There is just something about homemade apple crumble that just comforts me to no end. The sweet and tart apples, the fragrant spices, the short buttery pastry…so perfect in its simplicity. I enjoy apple crumble best fresh out of the oven with unsweetened whipped cream, crème fraiche or ice-cream. It’s pretty darn delish with homemade custard too.The recipe is super easy, of course. I adapted it from a recipe we used often at the PnP Good food studio. This pastry is made in a food processor and I use tinned pie apples.
My husband goes mental over this baked delight that I’m forced to hide a slice or two away from him every time I make it. My favourite thing about baking this apple crumble is the sweet and delicious smells that waft through house…Bliss.
2 c (500 ml) cake flour
2 t (10 ml) baking powder
125 g butter
200 ml castor sugar
1 t vanilla essence
zest of 1 lemon (optional)
2 x 385 g tin of pie apples, roughly chopped
2 t (10 ml) ground cinnamon
1 ml ground cloves
2 ml all spice
1/4 c (60 ml) raisins
1/4 c (60 ml) toasted walnuts (optional)
3 T (45 ml) brown sugar
1 T (15 ml) lemon juice
Pastry: Sieve the flour and baking powder together. Place the butter and sugar in the food processor and blend until light and fluffy.

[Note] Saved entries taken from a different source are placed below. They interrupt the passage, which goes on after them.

## src/rtl/rst_seq_pkg.sv

```systemverilog
// Shared types and default parameters for the reset sequencer.
// Declares the FSM state enum and the counter width helper.
package rst_seq_pkg;

  typedef enum logic [1:0] {
    ST_IDLE    = 2'd0,
    ST_ASSERT  = 2'd1,
    ST_RELEASE = 2'd2,
    ST_FIN     = 2'd3
  } state_e;

  localparam int unsigned DEF_N_OUT    = 4;
  localparam int unsigned DEF_HOLD_CYC = 8;
  localparam int unsigned DEF_GAP_CYC  = 2;

  // The counter has to reach the terminal value itself, so it needs room for max+1 codes.
  function automatic int unsigned cnt_width(input int unsigned hold, input int unsigned gap);
    int unsigned m;
    m = (hold > gap) ? hold : gap;
    return (m < 1) ? 1 : $clog2(m + 1);
  endfunction

endpackage

```

## src/rtl/rst_seq_if.sv

```systemverilog
// Soft-reset request and sequenced reset outputs of rst_seq.
// req is level-sampled on every rising edge; all other signals are registered by the slave.
interface rst_seq_if #(
  parameter int unsigned N_OUT = rst_seq_pkg::DEF_N_OUT
);
  import rst_seq_pkg::*;

  logic             req;
  logic [N_OUT-1:0] rst_n_out;
  logic             busy;
  logic             done;
  state_e           dbg_state;

  modport master (output req, input rst_n_out, busy, done, dbg_state);
  modport slave  (input req, output rst_n_out, busy, done, dbg_state);

endinterface

```

## src/rtl/rst_seq_cnt.sv

```systemverilog
// Shared hold/gap counter: clears on rst, loads 1, counts up, flags the terminal count.
// Loading 1 (not 0) makes the edge that loads it count as the first cycle of the interval.
module rst_seq_cnt #(
  parameter int unsigned W = 4
) (
  input  logic         clk,
  input  logic         rst,
  input  logic         load,
  input  logic         en,
  input  logic [W-1:0] tc,
  output logic         hit
);

  logic [W-1:0] count_q;
  logic [W-1:0] count_d;

  always_comb begin
    count_d = count_q;
    if (load) begin
      count_d = W'(1);
    end else if (en) begin
      count_d = count_q + W'(1);
    end
  end

  always_ff @(posedge clk) begin
    if (rst) begin
      count_q <= '0;
    end else begin
      count_q <= count_d;
    end
  end

  assign hit = (count_q == tc);

endmodule

```

## src/rtl/rst_seq.sv

```systemverilog
// Reset sequencer: holds all downstream resets low, then releases them one by one
// in index order, pulses done, and idles until the next req or block reset.
module rst_seq
  import rst_seq_pkg::*;
#(
  parameter int unsigned N_OUT    = DEF_N_OUT,
  parameter int unsigned HOLD_CYC = DEF_HOLD_CYC,
  parameter int unsigned GAP_CYC  = DEF_GAP_CYC
) (
  input logic      clk,
  input logic      rst,
  rst_seq_if.slave bus
);

  localparam int unsigned   CW       = cnt_width(HOLD_CYC, GAP_CYC);
  localparam int unsigned   IW       = (N_OUT > 1) ? $clog2(N_OUT) : 1;
  localparam logic [IW-1:0] LAST_IDX = IW'(N_OUT - 1);
  localparam logic [CW-1:0] HOLD_TC  = CW'(HOLD_CYC);
  localparam logic [CW-1:0] GAP_TC   = CW'(GAP_CYC);

  state_e           state_q, state_d;
  logic [IW-1:0]    idx_q, idx_d;
  logic [N_OUT-1:0] rst_n_q, rst_n_d;
  logic             busy_q, busy_d;
  logic             done_q, done_d;
  logic             cnt_load, cnt_en, cnt_hit;
  logic [CW-1:0]    cnt_tc;

  assign cnt_tc = (state_q == ST_ASSERT) ? HOLD_TC : GAP_TC;

  rst_seq_cnt #(.W(CW)) u_cnt (
    .clk  (clk),
    .rst  (rst),
    .load (cnt_load),
    .en   (cnt_en),
    .tc   (cnt_tc),
    .hit  (cnt_hit)
  );

  always_comb begin
    state_d  = state_q;
    idx_d    = idx_q;
    rst_n_d  = rst_n_q;
    busy_d   = 1'b1;
    done_d   = 1'b0;
    cnt_load = 1'b0;
    cnt_en   = 1'b0;
    // A request wins in every state, including FIN where it suppresses done.
    if (bus.req) begin
      state_d  = ST_ASSERT;
      idx_d    = '0;
      rst_n_d  = '0;
      cnt_load = 1'b1;
    end else begin
      case (state_q)
        ST_IDLE: begin
          busy_d = 1'b0;
        end
        ST_ASSERT, ST_RELEASE: begin
          if (cnt_hit) begin
            cnt_load       = 1'b1;
            rst_n_d[idx_q] = 1'b1;
            if (idx_q == LAST_IDX) begin
              state_d = ST_FIN;
            end else begin
              state_d = ST_RELEASE;
              idx_d   = idx_q + IW'(1);
            end
          end else begin
            cnt_en = 1'b1;
          end
        end
        ST_FIN: begin
          state_d = ST_IDLE;
          done_d  = 1'b1;
        end
        default: begin
          state_d = ST_ASSERT;
          rst_n_d = '0;
        end
      endcase
    end
  end

  always_ff @(posedge clk) begin
    if (rst) begin
      state_q <= ST_ASSERT;
      idx_q   <= '0;
      rst_n_q <= '0;
      busy_q  <= 1'b1;
      done_q  <= 1'b0;
    end else begin
      state_q <= state_d;
      idx_q   <= idx_d;
      rst_n_q <= rst_n_d;
      busy_q  <= busy_d;
      done_q  <= done_d;
    end
  end

  assign bus.rst_n_out = rst_n_q;
  assign bus.busy      = busy_q;
  assign bus.done      = done_q;
  assign bus.dbg_state = state_q;

endmodule
```

## src/flat_wrapper.sv

```systemverilog
// flat-port wrapper written by rule: the top's interface ports become plain ports
module rst_seq_flat import rst_seq_pkg::*;
#(
  parameter int unsigned N_OUT    = DEF_N_OUT,
  parameter int unsigned HOLD_CYC = DEF_HOLD_CYC,
  parameter int unsigned GAP_CYC  = DEF_GAP_CYC
)
  (clk, rst, bus_req, bus_rst_n_out, bus_busy, bus_done, bus_dbg_state);
  rst_seq_if #(.N_OUT(N_OUT)) bus_i ();
  input logic clk;
  input logic rst;
  input wire logic [$bits(bus_i.req)-1:0] bus_req;
  output wire logic [$bits(bus_i.rst_n_out)-1:0] bus_rst_n_out;
  output wire logic [$bits(bus_i.busy)-1:0] bus_busy;
  output wire logic [$bits(bus_i.done)-1:0] bus_done;
  output wire logic [$bits(bus_i.dbg_state)-1:0] bus_dbg_state;
  assign bus_i.req = bus_req;
  assign bus_rst_n_out = bus_i.rst_n_out;
  assign bus_busy = bus_i.busy;
  assign bus_done = bus_i.done;
  assign bus_dbg_state = bus_i.dbg_state;
  rst_seq #(.N_OUT(N_OUT), .HOLD_CYC(HOLD_CYC), .GAP_CYC(GAP_CYC)) u_core (.clk(clk), .rst(rst), .bus(bus_i));
endmodule
```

Add the egg, essence and rind and blitz until well combined. Add the flour mixture and blend until it form a stiff dough. Divide the dough in half, cover in clingfilm and refrigerate for at least 1/2 hour – one in the fridge and 1 in the freezer.
Filling: mix all the filling ingredients together until evenly combined.

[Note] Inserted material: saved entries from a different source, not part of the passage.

===== src/rtl/mul8_shift_add_seq.sv =====
// Sequential unsigned shift-and-add multiplier that drives one external WIDTH-bit adder.
// Optional `MUL_EARLY_TERM_EN`: finish early once the remaining multiplier bits are all zero.
module mul8_shift_add_seq #(
  parameter int WIDTH = 8
) (
  input  logic                 clk,
  input  logic                 rst_n,
  input  logic                 in_valid,
  output logic                 in_ready,
  input  logic [WIDTH-1:0]     in_a,
  input  logic [WIDTH-1:0]     in_b,
  output logic                 out_valid,
  input  logic                 out_ready,
  output logic [2*WIDTH-1:0]   out_prod,
  output logic                 busy,
  output logic [WIDTH-1:0]     add_a,
  output logic [WIDTH-1:0]     add_b,
  output logic                 add_cin,
  input  logic [WIDTH-1:0]     add_s,
  input  logic                 add_cout
);

  localparam int CW = $clog2(WIDTH) + 1;

  // Handshake: a transfer happens on a rising edge where valid and ready are both high.
  // in_ready and out_valid are decoded from the state register only.
  typedef enum logic [1:0] {
    IDLE = 2'd0,
    CALC = 2'd1,
    DONE = 2'd2
  } state_t;

  state_t              state;
  state_t              state_next;
  logic [WIDTH-1:0]    m;
  logic [WIDTH-1:0]    acc_hi;
  logic [WIDTH-1:0]    q;
  logic [CW-1:0]       cnt;
  logic                last_step;
  logic                early;
  logic [2*WIDTH-1:0]  step_val;

  assign add_a     = acc_hi;
  assign add_b     = q[0] ? m : '0;
  assign add_cin   = 1'b0;
  assign out_prod  = {acc_hi, q};
  assign last_step = (cnt == CW'(WIDTH - 1));

`ifdef MUL_EARLY_TERM_EN
  logic [WIDTH-1:0]    live_mask;
  logic [2*WIDTH-1:0]  skip_val;

  // q[WIDTH-1-cnt:0] still holds unconsumed multiplier bits.
  assign live_mask = {WIDTH{1'b1}} >> cnt;
  assign early     = ((q & live_mask) == '0);
  assign skip_val  = {acc_hi, q} >> (CW'(WIDTH) - cnt);
`else
  assign early = 1'b0;
`endif

  always_comb begin
    // The adder carry lands in the accumulator MSB after the right shift.
    step_val = {add_cout, add_s, q[WIDTH-1:1]};
`ifdef MUL_EARLY_TERM_EN
    if (early) step_val = skip_val;
`endif
  end

  always_comb begin
    state_next = state;
    in_ready   = 1'b0;
    out_valid  = 1'b0;
    busy       = 1'b0;
    case (state)
      IDLE: begin
        in_ready = 1'b1;
        if (in_valid) state_next = CALC;
      end
      CALC: begin
        busy = 1'b1;
        if (last_step || early) state_next = DONE;
      end
      DONE: begin
        busy      = 1'b1;
        out_valid = 1'b1;
        if (out_ready) state_next = IDLE;
      end
      default: state_next = IDLE;
    endcase
  end

  always_ff @(posedge clk or negedge rst_n) begin
    if (!rst_n) begin
      state  <= IDLE;
      m      <= '0;
      acc_hi <= '0;
      q      <= '0;
      cnt    <= '0;
    end else begin
      state <= state_next;
      case (state)
        IDLE: begin
          if (in_valid) begin
            m      <= in_a;
            q      <= in_b;
            acc_hi <= '0;
            cnt    <= '0;
          end
        end
        CALC: begin
          {acc_hi, q} <= step_val;
          cnt         <= cnt + CW'(1);
        end
        default: ;
      endcase
    end
  end

endmodule


===== config.mk =====
export PLATFORM = sky130hd
export DESIGN_NAME = mul8_shift_add_seq
export DESIGN_NICKNAME = d
export VERILOG_FILES = /design/src/rtl/mul8_shift_add_seq.sv
export SDC_FILE = /design/constraint.sdc
export NUM_CORES = 1
export LEC_CHECK = 0
export CAP_MARGIN = 20
export CORE_MARGIN = 4
export CORE_UTILIZATION = 25
export DETAILED_ROUTE_END_ITERATION = 12
export PLACE_DENSITY_LB_ADDON = 0.25
export SETUP_SLACK_MARGIN = 0.15
export SYNTH_ARGS = -nofsm -noshare
export SYNTH_HDL_FRONTEND = slang
export SYNTH_SLANG_ARGS = --single-unit

===== constraint.sdc =====
create_clock -name clk -period 4.1 [get_ports clk]
set_clock_uncertainty 0.2 [all_clocks]
set_input_delay 0.82 -clock clk [delete_from_list [all_inputs] [get_ports clk]]
set_output_delay 0.82 -clock clk [all_outputs]
set_load 0.05 [all_outputs]

==> metrics.txt <==
status complete, no violations; Hold Path Depth 1; critical path depth 3; WHS Endpoint m[5]$_DFFE_PN0P_; reg-to-reg slack, setup 1.81 ns; CP bufs+invs 2; Max Fclk between 300 and 400 MHz; clock buffer depth 2; CTS tree built; Rel. slew slack between 40% and 50%; min cycle time layout 2.984 ns; starting density of the core about a quarter; core footprint 5574 µm²; reg2reg end q[2]$_DFFE_PN0P_; min-delay src m[5]$_DFFE_PN0P_; Final period util slightly above 70%; drt drc 0; CP required approximately 3 ns; number of routed nets with antenna violations 0; cells along the critical path inv_1 -> ha_1 -> clkdlybuf4s50_1; Synth top area share 51.68%; number of global-route vias before repair between 1k and 1.5k; Placer Congestion between 0.7 and 0.8; worst reg-to-reg path cell count 5; leading area contributor after synthesis dfrtp_1; Post-Synth Simple-Gate Area a little under an eighth; total wire length approximately 3300 µm; register area share after synthesis around half; Worst Setup Start Kind flip-flop; hold buffers post-CTS 0; 1st-iter DRT viols 27; max-cap viol count 0; main combinational cell family by area after synthesis multiplexers; Post-synth EDFFs 0; Placed Area approximately 2100 µm²; commonest non-fill, non-tap cells in the layout clkdlybuf4s50_1, dfrtp_1, nand2_1, mux2_2; Max VDD drop between 0.4 and 0.5 mV; Final Max Slew Viols 0; DR WL/cell 13.02 µm; adder-cell area share of the yosys netlist around 4.3%; Congestion Overflow GR 0; fillcell total 541; number of core rows 27; worst hold path class flip-flop to flip-flop; Via Count around 1.1k; CP Max Fanout 6; predominant post-synthesis flop cell dfrtp_1; Lkg Pwr about 0.93 nW; DP HPWL 2528 µm; Mapped Avg Cell Area ~12 µm²; largest cells by area after synthesis dfrtp_1, mux2_2, mux2i_1, a22o_1, buf_4; initial antenna violation count 0; Antenna diodes 0; post-route setup TNS 0 ns; crit path kind flip-flop to output pin; design area between 2000 and 2500 µm²; Slowest-stage cell, CP clkdlybuf4s50_1; final core utilization between 30 and 40%; Cells after Synth roughly 120; total track usage between 10% and 20%; reg2reg start state[1]$_DFFE_PN0P_; area delta synth->final 51.59%; TritonCTS Sinks 30; Ys Warns 0; compound-gate portion of the synthesized area about a tenth; XOR/XNOR Fraction of Synth Area 0%; DR pass1 iterations 3; largest net degree at the start of global routing 31; Die Ht approximately 84 µm; distinct cell type count after synthesis 25; most common cell after layout, fill and taps aside clkdlybuf4s50_1; Inst Count DP between 200 and 250; share of cells above drive strength 1 approximately a tenth; Max stage delay on crit path roughly 0.86 ns; Post-CTS Setup Repair Bufs 0; H-tree Lvls 2; IO buf count 63; asr flop ratio synth 100.0%; endpoints failing setup 0; io pins 65; Worst Setup End Kind output pin; Non-Filler Instances 255; RSZ-0062 raised after global routing no; worst slew pin tran about 0.76 ns; mux contribution to synthesized area around 15%; die span in x between 80 and 90 µm; final hold viol count 0; DR vias/cell approximately 4.4; synthesized area between 1000 and 1500 µm²; Nets around 220; CP arrival between 1.5 and 2 ns; Hold WS approximately 0.3 ns; first-pass GRT wire length ~5800 µm; crit-path leading delay family buffers and inverters; Reg clk slew, reported paths approximately 0.060 ns; worst skew pair latency ~0.27 ns; Yosys reg bits 30; clock buffer count from CTS 5; syn_nets approximately 160; DIE AREA ~7100 µm²; post-CTS sizing 0; Cell Pwr Density ~950 nW/µm²; CTS root buffer clkbuf_8
-- per-layer routing --
layer	track usage, %	vias up	routed length [µm]
met2	16.64	55	1566
met4	3.509	0	42
li1	-	534	-
met1	12.23	527	1413
met5	0	-	0
met3	4.220	7	297
-- power by group --
group | total (mW) | switching [mW] | internal [mW]
combinational | 1.29 | 0.809 | 0.477
clock | 0.283 | 0.101 | 0.182
sequential | 0.531 | 0.0973 | 0.433
total | 2.10 | 1.01 | 1.09
-- flip-flops by register name (all words and copies together) (netlist names) --
signal	count
q	8
add_a	8
cnt	4
m	8
state	2
-- worst register-to-register path: stages (launching register included) --
cell and delay [ns]:
dfrtp_1 0.37, inv_1 0.09, ha_1 0.36, buf_4 0.26, mux2i_4 0.61, o21ai_0 0.23
-- logic make-up (layout without fill, tap and decap cells) --
kind of cell | Yosys count | count (layout)
simple gates | 31 | 31
flops | 30 | 30
compound gates | 21 | 21
mux | 19 | 19
buf+inv | 17 | 76
fa+ha+maj | 5 | 5
other cells | 1 | 1
-- how the worst max path moves through the flow --
stage | startpoint | to | slack, ns
final | state[0]$_DFFE_PN0P_ | in_ready | 1.12
after global routing | state[0]$_DFFE_PN0P_ | in_ready | 1.01
after CTS | state[0]$_DFFE_PN0P_ | in_ready | 1.09
after detailed placement | state[0]$_DFFE_PN0P_ | in_ready | 1.40
after global placement | state[0]$_DFFE_PN0P_ | in_ready | 1.45
after floorplan | q[0]$_DFFE_PN0P_ | add_b[0] | 1.89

Preheat the oven to 180 degrees celcius.
Roughly roll out the pastry from the fridge on a floured surface and line into a greased +- 24 cm tart dish. This is more of a push pastry, so if it breaks apart, just press into the dish.
Spoon filling into the pastry case. Take the other dough out of the freezer and grate it all over the filling.
Bake for +- 40 minutes until the pastry is golden and crisp.